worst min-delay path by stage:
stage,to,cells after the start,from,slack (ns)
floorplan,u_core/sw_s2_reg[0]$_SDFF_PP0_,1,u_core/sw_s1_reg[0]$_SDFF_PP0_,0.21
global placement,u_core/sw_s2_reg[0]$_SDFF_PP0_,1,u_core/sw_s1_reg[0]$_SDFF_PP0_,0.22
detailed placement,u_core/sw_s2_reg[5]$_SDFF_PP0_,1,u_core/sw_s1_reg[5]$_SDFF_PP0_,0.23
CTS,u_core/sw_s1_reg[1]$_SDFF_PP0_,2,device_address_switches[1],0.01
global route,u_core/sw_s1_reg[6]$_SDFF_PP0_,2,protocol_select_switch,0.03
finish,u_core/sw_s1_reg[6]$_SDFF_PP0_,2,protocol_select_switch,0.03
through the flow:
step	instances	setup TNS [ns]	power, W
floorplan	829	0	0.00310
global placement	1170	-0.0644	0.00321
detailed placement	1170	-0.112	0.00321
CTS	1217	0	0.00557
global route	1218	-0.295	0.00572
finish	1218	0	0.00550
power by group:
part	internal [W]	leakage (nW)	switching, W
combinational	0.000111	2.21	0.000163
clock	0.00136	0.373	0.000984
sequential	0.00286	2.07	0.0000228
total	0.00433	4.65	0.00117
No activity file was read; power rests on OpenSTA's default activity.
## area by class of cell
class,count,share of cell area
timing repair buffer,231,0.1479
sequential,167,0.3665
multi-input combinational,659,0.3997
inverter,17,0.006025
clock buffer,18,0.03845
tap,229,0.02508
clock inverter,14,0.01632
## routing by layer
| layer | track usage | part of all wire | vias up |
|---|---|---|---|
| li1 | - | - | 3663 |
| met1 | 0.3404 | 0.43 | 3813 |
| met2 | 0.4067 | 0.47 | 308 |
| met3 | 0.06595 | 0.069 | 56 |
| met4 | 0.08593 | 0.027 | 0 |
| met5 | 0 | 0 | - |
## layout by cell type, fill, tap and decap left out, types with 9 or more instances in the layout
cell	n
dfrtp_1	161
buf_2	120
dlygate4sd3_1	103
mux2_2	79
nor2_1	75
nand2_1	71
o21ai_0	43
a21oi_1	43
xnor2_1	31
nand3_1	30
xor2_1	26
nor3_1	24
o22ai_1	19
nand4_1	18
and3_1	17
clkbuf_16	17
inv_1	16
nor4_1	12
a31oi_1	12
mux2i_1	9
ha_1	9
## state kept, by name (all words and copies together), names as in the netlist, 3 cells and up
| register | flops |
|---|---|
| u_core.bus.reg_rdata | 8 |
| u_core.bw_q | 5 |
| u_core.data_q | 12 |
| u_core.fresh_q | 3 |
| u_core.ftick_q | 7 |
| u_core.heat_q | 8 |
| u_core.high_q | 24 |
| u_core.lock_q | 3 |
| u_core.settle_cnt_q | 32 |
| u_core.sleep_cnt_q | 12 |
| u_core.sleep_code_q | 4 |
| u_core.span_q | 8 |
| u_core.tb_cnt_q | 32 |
**config.mk**
```make
export PLATFORM = sky130hd
export DESIGN_NAME = pulse_timer_unit
export DESIGN_NICKNAME = d
export VERILOG_FILES = /design/src/inc/pulse_timer_pkg.sv /design/src/emg_filter.sv /design/src/edge_detect.sv /design/src/pulse_timer_unit.sv
export SDC_FILE = /design/constraint.sdc
export NUM_CORES = 1
export LEC_CHECK = 0
export ABC_AREA = 1
export BUFFER_PORTS_ARGS = -buffer_cell sky130_fd_sc_hd__buf_2
export CAP_MARGIN = 20
export CORE_UTILIZATION = 35
export CTS_CLUSTER_DIAMETER = 30
export DETAILED_ROUTE_END_ITERATION = 12
export GPL_ROUTABILITY_DRIVEN = 0
export PLACE_DENSITY = 0.55
export SYNTH_ARGS = -nofsm -noshare
export SYNTH_HDL_FRONTEND = slang
export SYNTH_SLANG_ARGS = --single-unit
```
**constraint.sdc**
```tcl
create_clock -name ref_clk_i -period 1.6 [get_ports ref_clk_i]
set_input_delay 0.08 -clock ref_clk_i [delete_from_list [all_inputs] [get_ports ref_clk_i]]
set_output_delay 0.08 -clock ref_clk_i [all_outputs]
set_load 0.005 [all_outputs]
```
[src/hdl/etc_regs.svh]
// register map, field positions, reset values and timing figures of the
// exposure timing controller; assumes a 20 MHz system clock
`ifndef ETC_REGS_SVH
`define ETC_REGS_SVH

// ----------------------------------------------------------------
// register byte addresses
// ----------------------------------------------------------------
`define ETC_ADDR_CTRL 8'h00
`define ETC_ADDR_TIMER1 8'h04
`define ETC_ADDR_TIMER2 8'h08
`define ETC_ADDR_STATUS 8'h0C

// ----------------------------------------------------------------
// fields and reset values
// ----------------------------------------------------------------
`define ETC_CTRL_MODE_LSB 0
`define ETC_CTRL_MODE_MSB 1
`define ETC_CTRL_FMT8_BIT 4
`define ETC_TIMER_MSB 23
`define ETC_CTRL_RST 32'h0000_0001
`define ETC_TIMER1_RST 24'h00_03E8
`define ETC_TIMER2_RST 24'h00_5208

// ----------------------------------------------------------------
// timing figures (microseconds for limits, nanoseconds for delays)
// ----------------------------------------------------------------
`define ETC_CLK_MHZ 20
`define ETC_TIMER1_MIN_US 6
`define ETC_TIMER2_MIN_US 35
`define ETC_START_DLY_NS 3700
`define ETC_OVERHEAD_NS 94500
`define ETC_JITTER_MAX_NS 25000
`define ETC_FV_MARGIN_NS 1000

`endif

[src/hdl/etc_pkg.sv]
// types shared by the exposure timing controller
// assumes etc_regs.svh carries the numeric constants
package etc_pkg;

  // exposure control modes as written to the mode field
  typedef enum logic [1:0]
  {
    ETC_MODE_LEVEL = 2'b00,
    ETC_MODE_PROG = 2'b01,
    ETC_MODE_FREE = 2'b10,
    ETC_MODE_RSVD = 2'b11
  } etc_mode_t;

  // sequencer states
  typedef enum logic [2:0]
  {
    ETC_IDLE,
    ETC_DELAY,
    ETC_JITTER,
    ETC_EXPOSE,
    ETC_LEVEL,
    ETC_WAITFV,
    ETC_HIGH
  } etc_state_t;

  // settings latched at the start of each exposure cycle
  typedef struct packed
  {
    etc_mode_t mode;
    logic fmt8;
    logic [23:0] t1_us;
    logic [23:0] t2_us;
  } etc_cfg_t;

  // video word towards the frame grabber
  typedef struct packed
  {
    logic fval;
    logic dval;
    logic [9:0] pix0;
    logic [9:0] pix1;
  } etc_vid_t;

endpackage

[src/hdl/etc_top.sv]
// exposure timing controller: trigger, free-run and readout sequencing,
// APB register slave and dual-pixel video output
// assumes a 20 MHz CLK_SYS_IN, pixel inputs on that clock, and a trigger
// pin from the frame grabber that is asynchronous to it
`include "etc_regs.svh"
`timescale 1ns/1ps
`default_nettype none

module etc_top
#(
  parameter int FRAME_CYC = 504008
)
(
  input wire logic CLK_SYS_IN,
  input wire logic RESET_IN,
  input wire logic PSEL_IN,
  input wire logic PENABLE_IN,
  input wire logic PWRITE_IN,
  input wire logic [7:0] PADDR_IN,
  input wire logic [31:0] PWDATA_IN,
  output logic [31:0] PRDATA_OUT,
  output logic PREADY_OUT,
  output logic PSLVERR_OUT,
  input wire logic TRIG_IN,
  input wire logic [9:0] PIX_A_IN,
  input wire logic [9:0] PIX_B_IN,
  output logic FVAL_OUT,
  output logic DVAL_OUT,
  output logic [9:0] PIX0_OUT,
  output logic [9:0] PIX1_OUT
);

  // ----------------------------------------------------------------
  // derived cycle counts
  // ----------------------------------------------------------------
  localparam int CYC_PER_US = `ETC_CLK_MHZ;
  localparam int START_CYC = (`ETC_START_DLY_NS * `ETC_CLK_MHZ + 999) / 1000;
  localparam int OVH_CYC = (`ETC_OVERHEAD_NS * `ETC_CLK_MHZ + 999) / 1000;
  localparam int JIT_CYC = (`ETC_JITTER_MAX_NS * `ETC_CLK_MHZ) / 1000;
  localparam int FVM_CYC = (`ETC_FV_MARGIN_NS * `ETC_CLK_MHZ + 999) / 1000;

  generate
    if (FRAME_CYC < 1)
    begin : g_bad_frame
      $error("etc_top: FRAME_CYC must be at least 1");
    end
  endgenerate

  // microseconds to clock cycles, used for both timers
  function automatic logic [31:0] us_to_cyc(input logic [23:0] us);
    us_to_cyc = 32'({8'h00, us} * CYC_PER_US);
  endfunction

  // clamp a written timer to its least legal value
  function automatic logic [23:0] clamp_us(input logic [31:0] v,
                                           input logic [23:0] lo);
    logic [23:0] f;
    f = v[`ETC_TIMER_MSB:0];
    clamp_us = (f < lo) ? lo : f;
  endfunction

  // ----------------------------------------------------------------
  // trigger pin synchroniser and edge detect
  // ----------------------------------------------------------------
  logic trig_s1_r;
  logic trig_s2_r;
  logic trig_d_r;
  logic trig_rise;
  logic trig_fall;

  // first stage feeds only the second; edges come from later stages
  always_ff @(posedge CLK_SYS_IN)
  begin
    if (RESET_IN)
    begin
      trig_s1_r <= 1'b0;
      trig_s2_r <= 1'b0;
      trig_d_r <= 1'b0;
    end
    else
    begin
      trig_s1_r <= TRIG_IN;
      trig_s2_r <= trig_s1_r;
      trig_d_r <= trig_s2_r;
    end
  end

  assign trig_rise = trig_s2_r & ~trig_d_r;
  assign trig_fall = ~trig_s2_r & trig_d_r;

  // ----------------------------------------------------------------
  // APB register slave
  // ----------------------------------------------------------------
  etc_pkg::etc_cfg_t reg_r;
  etc_pkg::etc_cfg_t reg_nxt;
  logic [31:0] prdata_r;
  logic [31:0] prdata_nxt;
  logic slverr_r;
  logic slverr_nxt;
  logic apb_setup;
  logic hit;
  etc_pkg::etc_state_t st_r;
  etc_pkg::etc_vid_t vid_r;

  assign apb_setup = PSEL_IN & ~PENABLE_IN;
  assign hit = (PADDR_IN == `ETC_ADDR_CTRL) | (PADDR_IN == `ETC_ADDR_TIMER1)
             | (PADDR_IN == `ETC_ADDR_TIMER2) | (PADDR_IN == `ETC_ADDR_STATUS);

  // decode in setup, so the zero-wait access phase finds data ready
  always_comb
  begin
    reg_nxt = reg_r;
    prdata_nxt = prdata_r;
    slverr_nxt = slverr_r;
    if (apb_setup)
    begin
      slverr_nxt = ~hit;
      prdata_nxt = 32'h0000_0000;
      if (!PWRITE_IN)
      begin
        unique case (PADDR_IN)
          `ETC_ADDR_CTRL:
            prdata_nxt = {27'h000_0000, reg_r.fmt8, 2'b00, reg_r.mode};
          `ETC_ADDR_TIMER1: prdata_nxt = {8'h00, reg_r.t1_us};
          `ETC_ADDR_TIMER2: prdata_nxt = {8'h00, reg_r.t2_us};
          `ETC_ADDR_STATUS:
            prdata_nxt = {27'h000_0000, vid_r.fval, 1'b0, st_r};
          default: prdata_nxt = 32'h0000_0000;
        endcase
      end
    end
    // writes land on the completing edge of the access phase
    if (PSEL_IN && PENABLE_IN && PWRITE_IN)
    begin
      unique case (PADDR_IN)
        `ETC_ADDR_CTRL:
        begin
          // reserved code falls back to timed mode
          reg_nxt.mode = (PWDATA_IN[`ETC_CTRL_MODE_MSB:`ETC_CTRL_MODE_LSB]
                          == 2'b11) ? etc_pkg::ETC_MODE_PROG
                        : etc_pkg::etc_mode_t'(PWDATA_IN[
                          `ETC_CTRL_MODE_MSB:`ETC_CTRL_MODE_LSB]);
          reg_nxt.fmt8 = PWDATA_IN[`ETC_CTRL_FMT8_BIT];
        end
        `ETC_ADDR_TIMER1:
          reg_nxt.t1_us = clamp_us(PWDATA_IN,
                                   24'(`ETC_TIMER1_MIN_US));
        `ETC_ADDR_TIMER2:
          reg_nxt.t2_us = clamp_us(PWDATA_IN,
                                   24'(`ETC_TIMER2_MIN_US));
        default: reg_nxt = reg_r;
      endcase
    end
  end

  always_ff @(posedge CLK_SYS_IN)
  begin
    if (RESET_IN)
    begin
      reg_r <= {2'(`ETC_CTRL_RST), 1'b0, `ETC_TIMER1_RST, `ETC_TIMER2_RST};
      prdata_r <= 32'h0000_0000;
      slverr_r <= 1'b0;
    end
    else
    begin
      reg_r <= reg_nxt;
      prdata_r <= prdata_nxt;
      slverr_r <= slverr_nxt;
    end
  end

  assign PRDATA_OUT = prdata_r;
  assign PREADY_OUT = 1'b1;
  assign PSLVERR_OUT = slverr_r & PSEL_IN & PENABLE_IN;

  // ----------------------------------------------------------------
  // exposure sequencer
  // ----------------------------------------------------------------
  etc_pkg::etc_state_t st_nxt;
  etc_pkg::etc_cfg_t cfg_r;
  etc_pkg::etc_cfg_t cfg_nxt;
  logic [31:0] cnt_r;
  logic [31:0] cnt_nxt;
  logic [15:0] fvlow_r;
  logic [15:0] fvlow_nxt;
  logic rd_go;
  logic fv_ok;

  // frame valid has been low long enough to start a new readout
  assign fv_ok = (fvlow_r >= 16'(FVM_CYC));

  always_comb
  begin
    st_nxt = st_r;
    cfg_nxt = cfg_r;
    cnt_nxt = cnt_r;
    rd_go = 1'b0;
    unique case (st_r)
      etc_pkg::ETC_IDLE:
      begin
        cfg_nxt = reg_r;
        unique case (reg_r.mode)
          etc_pkg::ETC_MODE_FREE:
          begin
            // trigger not looked at here
            st_nxt = etc_pkg::ETC_EXPOSE;
            cnt_nxt = us_to_cyc(reg_r.t1_us) + 32'(OVH_CYC) - 32'd1;
          end
          etc_pkg::ETC_MODE_LEVEL:
            if (trig_fall)
              st_nxt = etc_pkg::ETC_LEVEL;
          default:
            if (trig_rise && vid_r.fval)
            begin
              st_nxt = etc_pkg::ETC_JITTER;
              cnt_nxt = 32'd0;
            end
            else if (trig_rise)
            begin
              st_nxt = etc_pkg::ETC_DELAY;
              cnt_nxt = 32'(START_CYC) - 32'd1;
            end
        endcase
      end
      etc_pkg::ETC_DELAY:
        if (cnt_r == 32'd0)
        begin
          st_nxt = etc_pkg::ETC_EXPOSE;
          cnt_nxt = us_to_cyc(cfg_r.t1_us) + 32'(OVH_CYC) - 32'd1;
        end
        else
          cnt_nxt = cnt_r - 32'd1;
      etc_pkg::ETC_JITTER:
        // start once the old frame is out, never later than the bound
        if (!vid_r.fval || cnt_r == 32'(JIT_CYC) - 32'd1)
        begin
          st_nxt = etc_pkg::ETC_EXPOSE;
          cnt_nxt = us_to_cyc(cfg_r.t1_us) + 32'(OVH_CYC)
                  - cnt_r - 32'd2;
        end
        else
          cnt_nxt = cnt_r + 32'd1;
      etc_pkg::ETC_EXPOSE:
        if (cnt_r != 32'd0)
          cnt_nxt = cnt_r - 32'd1;
        else if (fv_ok)
        begin
          rd_go = 1'b1;
          st_nxt = (cfg_r.mode == etc_pkg::ETC_MODE_FREE)
                 ? etc_pkg::ETC_HIGH : etc_pkg::ETC_IDLE;
          cnt_nxt = us_to_cyc(cfg_r.t2_us) - 32'd1;
        end
        else
          st_nxt = etc_pkg::ETC_WAITFV;
      etc_pkg::ETC_LEVEL:
        if (trig_rise && fv_ok)
        begin
          rd_go = 1'b1;
          st_nxt = etc_pkg::ETC_IDLE;
        end
        else if (trig_rise)
          st_nxt = etc_pkg::ETC_WAITFV;
      etc_pkg::ETC_WAITFV:
        // readout held off until the previous frame has cleared
        if (fv_ok)
        begin
          rd_go = 1'b1;
          st_nxt = (cfg_r.mode == etc_pkg::ETC_MODE_FREE)
                 ? etc_pkg::ETC_HIGH : etc_pkg::ETC_IDLE;
          cnt_nxt = us_to_cyc(cfg_r.t2_us) - 32'd1;
        end
      etc_pkg::ETC_HIGH:
        if (cnt_r == 32'd0)
          st_nxt = etc_pkg::ETC_IDLE;
        else
          cnt_nxt = cnt_r - 32'd1;
      default:
        st_nxt = etc_pkg::ETC_IDLE;
    endcase
    // saturating count of cycles with frame valid low
    if (vid_r.fval)
      fvlow_nxt = 16'h0000;
    else
      fvlow_nxt = fv_ok ? fvlow_r : fvlow_r + 16'h0001;
  end

  always_ff @(posedge CLK_SYS_IN)
  begin
    if (RESET_IN)
    begin
      st_r <= etc_pkg::ETC_IDLE;
      cfg_r <= {2'(`ETC_CTRL_RST), 1'b0, `ETC_TIMER1_RST, `ETC_TIMER2_RST};
      cnt_r <= 32'h0000_0000;
      fvlow_r <= 16'h0000;
    end
    else
    begin
      st_r <= st_nxt;
      cfg_r <= cfg_nxt;
      cnt_r <= cnt_nxt;
      fvlow_r <= fvlow_nxt;
    end
  end

  // ----------------------------------------------------------------
  // readout and video output
  // ----------------------------------------------------------------
  logic [31:0] frm_r;
  logic [31:0] frm_nxt;
  etc_pkg::etc_vid_t vid_nxt;

  // two pixels each clock; 8-bit mode keeps the top bits of each
  always_comb
  begin
    frm_nxt = frm_r;
    if (rd_go)
      frm_nxt = 32'(FRAME_CYC);
    else if (frm_r != 32'd0)
      frm_nxt = frm_r - 32'd1;
    vid_nxt.fval = (frm_nxt != 32'd0);
    vid_nxt.dval = (frm_nxt != 32'd0);
    if (frm_nxt == 32'd0)
    begin
      vid_nxt.pix0 = 10'h000;
      vid_nxt.pix1 = 10'h000;
    end
    else if (cfg_r.fmt8)
    begin
      vid_nxt.pix0 = {2'b00, PIX_A_IN[9:2]};
      vid_nxt.pix1 = {2'b00, PIX_B_IN[9:2]};
    end
    else
    begin
      vid_nxt.pix0 = PIX_A_IN;
      vid_nxt.pix1 = PIX_B_IN;
    end
  end

  always_ff @(posedge CLK_SYS_IN)
  begin
    if (RESET_IN)
    begin
      frm_r <= 32'h0000_0000;
      vid_r <= '0;
    end
    else
    begin
      frm_r <= frm_nxt;
      vid_r <= vid_nxt;
    end
  end

  assign FVAL_OUT = vid_r.fval;
  assign DVAL_OUT = vid_r.dval;
  assign PIX0_OUT = vid_r.pix0;
  assign PIX1_OUT = vid_r.pix1;

endmodule // etc_top

`default_nettype wire

[config.mk]
export PLATFORM = sky130hd
export DESIGN_NAME = etc_top
export DESIGN_NICKNAME = d
export VERILOG_FILES = /design/src/hdl/etc_pkg.sv /design/src/hdl/etc_top.sv
export VERILOG_INCLUDE_DIRS = /design/src /design/src/hdl
export SDC_FILE = /design/constraint.sdc
export NUM_CORES = 1
export LEC_CHECK = 0
export BUFFER_PORTS_ARGS = -buffer_cell sky130_fd_sc_hd__clkbuf_2
export CAP_MARGIN = 20
export CORE_MARGIN = 3
export CORE_UTILIZATION = 55
export CTS_BUF_LIST = sky130_fd_sc_hd__clkbuf_8
export CTS_CLUSTER_DIAMETER = 100
export CTS_CLUSTER_SIZE = 24
export DETAILED_ROUTE_END_ITERATION = 12
export HOLD_SLACK_MARGIN = 0.02
export PLACE_DENSITY = 0.75
export SKIP_CTS_REPAIR_TIMING = 1
export SYNTH_ARGS = -nofsm -noshare
export SYNTH_HDL_FRONTEND = slang
export SYNTH_SLANG_ARGS = --single-unit
[constraint.sdc]
create_clock -name CLK_SYS_IN -period 4.8 [get_ports CLK_SYS_IN]
set_input_delay 0.48 -clock CLK_SYS_IN [delete_from_list [all_inputs] [get_ports CLK_SYS_IN]]
set_output_delay 0.48 -clock CLK_SYS_IN [all_outputs]
set_load 0.01 [all_outputs]
==> metrics.txt <==
total congestion overflow 0; Post-Layout Inst Area 22,880 µm²; WHS Endpoint trig_s1_r; # diodes 0; vias in the first global route 19,450; crit path max fanout 4; H-tree levels 1; Vias around 21,000; TritonCTS clock tree done; Syn Area/Cell 7.557 µm²; Yosys cell types 90; core area 34,970 µm²; Worst slew margin 0.2865; FF-to-FF setup slack -420 ps; crit-path most repeated cell ha_4; PD cells 322.5 nW/µm²; Final nets 3,042; FF-to-FF End cnt_r[25]; clock sinks between 200 and 250; Max Cap Violations 0; Final period util 1.087; skew final 40.15 ps; HP Start TRIG_IN; synth warn 0; Setup WS pre-CTS -415.6 ps; synthesized instance count 2,613; worst path cell trace ha_4 -> ha_4 -> inv_2 -> fa_2 -> nand2b_4 -> a2111o_1 -> o311a_4 -> or2_2 -> nand3b_1 -> xnor2_2 -> ha_4 -> a211oi_1 -> nor2_1 -> o41ai_2 -> buf_4 -> o211a_4 -> nand2_2 -> o31a_1 -> xor2_2 -> a221o_1 -> a211o_1; Initial Util 0.5647; Fillers between 3,000 and 4,000; clock latency on the worst-skew pair 580 ps; Slowest-stage cell, CP a2111o_1; first-pass GRT wire length 106,800 µm; Area Growth Syn to Fin 15.84%; kind of critical path flop to flop; # IOs about 120; Async S/R FF share, synth 0; crit end category flop; Synth Flop Type dfxtp_1; die width 195.5 µm; IO buf count 104; Max clock buf depth 3; Pleak 9.400 nW; hold path cells 2; RePlAce Congestion 0.9623; Slew Limit Fails 0; Critical Path Start Type flop; Die Y ~200 µm; Die Area ~38,000 µm²; Crit path largest cell delay around 420 ps; synth top area cells dfxtp_1, ha_1, nand2_1; commonest non-fill, non-tap cell in the layout nand2_1; post-placement cell area between 20,000 and 25,000 µm²; root buf cell clkbuf_8; Worst-Margin Slew 1070 ps; Post-synth EDFFs 0; final design utilization 0.6542; ANT nets after route 0; initial antenna violation count 0; register area share after synthesis 0.2372; WL final 69,020 µm; Clock Pin Slew Worst Setup and Hold Paths 160 ps; endpoints failing hold 0; Bufs and invs on worst path 2; HP Class input pin to flop; arrival time of the worst setup path 5710 ps; layout cells sized above 1 0.1735; FF-to-FF Start cfg_r[27]; Setup WS post-layout -417.9 ps; Req. time, crit path 5300 ps; Num CTS Buffers 15; post-synth top area share 0.2372; hpwl dp between 50,000 and 60,000 µm; fmax between 0.15 and 0.2 GHz; total track usage 0.3393; Synth area leader dfxtp_1; final setup vio count 13; min cycle time layout approximately 5200 ps; vias per inst ~6.6; Mapped Area roughly 20,000 µm²; Top Family by Delay on Critical Path compound AO/OA/AOI/OAI gates; DRC errors left 0; Rows 68; VDD IR-drop max 455.8 µV; routed wire length per instance approximately 21 µm; Starting DRT DRC Count slightly above 2,000; R2R cell count 21; largest net degree at the start of global routing 123; synthesized flop and latch total 234; failing checks negative setup slack; router iterations before antenna repair 6; commonest cells after routing, fill and taps aside nand2_1, dfxtp_1, buf_4; unrepaired setup endpoints after global routing yes; status finished with violations
sequential cells by signal (all words and copies together), names as in the netlist:
signal	cells
cnt_r	32
slverr_r	1
reg_r	51
PIX0_OUT	10
trig_s1_r	1
frm_r	32
trig_s2_r	1
PIX1_OUT	10
DVAL_OUT	1
st_r	3
cfg_r	51
fvlow_r	16
trig_d_r	1
PRDATA_OUT	24
layer usage:
layer	wire length [µm]	up-vias	track usage
met5	0	-	0
met4	3684	0	0.1539
met3	6124	193	0.04727
met2	29680	1066	0.5183
met1	29530	10110	0.4752
li1	-	10020	-
logic make-up (layout without fill, tap and decap cells):
family          count (synthesis)  after routing  share of synthesized area
simple gates                  982            982                     0.2437
mux                            34             34                    0.01958
flops                         234            234                     0.2372
buf+inv                       246            432                    0.04999
xor+xnor                      176            176                    0.07806
fa+ha+maj                     172            172                     0.1101
compound gates                767            767                     0.2609
other cells                     2             10                  0.0003803
through the flow:
stage / power [W] / hold slack (ps) / TNS, ps / cells
6_report: 0.007378 / 151.6 / -2794 / 3262
3_3_place_gp: 0.005784 / 442.4 / -3145 / 3233
5_1_grt: 0.007775 / 147.0 / -5601 / 3262
3_5_place_dp: 0.005862 / 445.0 / -4221 / 3234
4_1_cts: 0.006916 / 129.7 / -4617 / 3254
2_1_floorplan: 0.004750 / 413.8 / 0 / 2621
synth_stat cells (all sizes together), types with 15 or more instances:
library cell / count
and2: 28
inv: 90
o21a: 19
ha: 169
o21ai: 116
and4: 17
or3: 22
xor2: 72
nor2b: 19
a21oi: 219
nor3: 84
xnor2: 104
dfxtp: 234
buf: 18
nand2b: 23
a31oi: 24
a221oi: 15
mux2i: 24
a22oi: 41
nand3: 95
and3: 22
nand2: 323
nor2: 197
o22ai: 30
o211ai: 36
clkbuf: 137
nor4: 54
nand4: 35
a22o: 28
a21o: 39
a211oi: 40
cell type report:
cell class                 instances  area, µm²  share of cell area
inverter                          91      341.6             0.01493
tap                              455      569.3             0.02489
clock buffer                      15      206.4            0.009025
multi-input combinational       2141      14820              0.6479
sequential                       234       4691              0.2051
timing repair buffer             321       2183             0.09544
clock inverter                     5      62.56            0.002735
power breakdown:
group	leakage (nW)	internal, W	switching, W
Combinational	7.36	0.00176	0.00226
Sequential	1.90	0.00210	0.000193
Clock	0.140	0.000322	0.000744
Total	9.40	0.00418	0.00320
worst register-to-register path, stage by stage (launching register included):
cell and delay [ps]:
dfxtp_4 390, ha_4 270, ha_4 120, inv_2 30, fa_2 330, nand2b_4 180
a2111o_1 420, o311a_4 160, or2_2 300, nand3b_1 220, xnor2_2 340, ha_4 280
a211oi_1 280, nor2_1 120, o41ai_2 260, buf_4 180, o211a_4 180, nand2_2 50
o31a_1 270, xor2_2 200, a221o_1 340, a211o_1 260
how the worst max path moves through the flow:
stage / start / endpoint / depth (start not counted)
5_1_grt: cfg_r[27] / cnt_r[25] / 21
4_1_cts: cfg_r[28] / cnt_r[28] / 18
3_3_place_gp: cfg_r[27] / cnt_r[28] / 20
2_1_floorplan: cfg_r[26] / cnt_r[25] / 20
3_5_place_dp: cfg_r[28] / cnt_r[28] / 18
6_report: cfg_r[27] / cnt_r[25] / 21
Power figures use the tool's default switching activity.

Task statement: Note how many lines of the material hold the word "part", then state that number alone.

Solution to the exercise: 2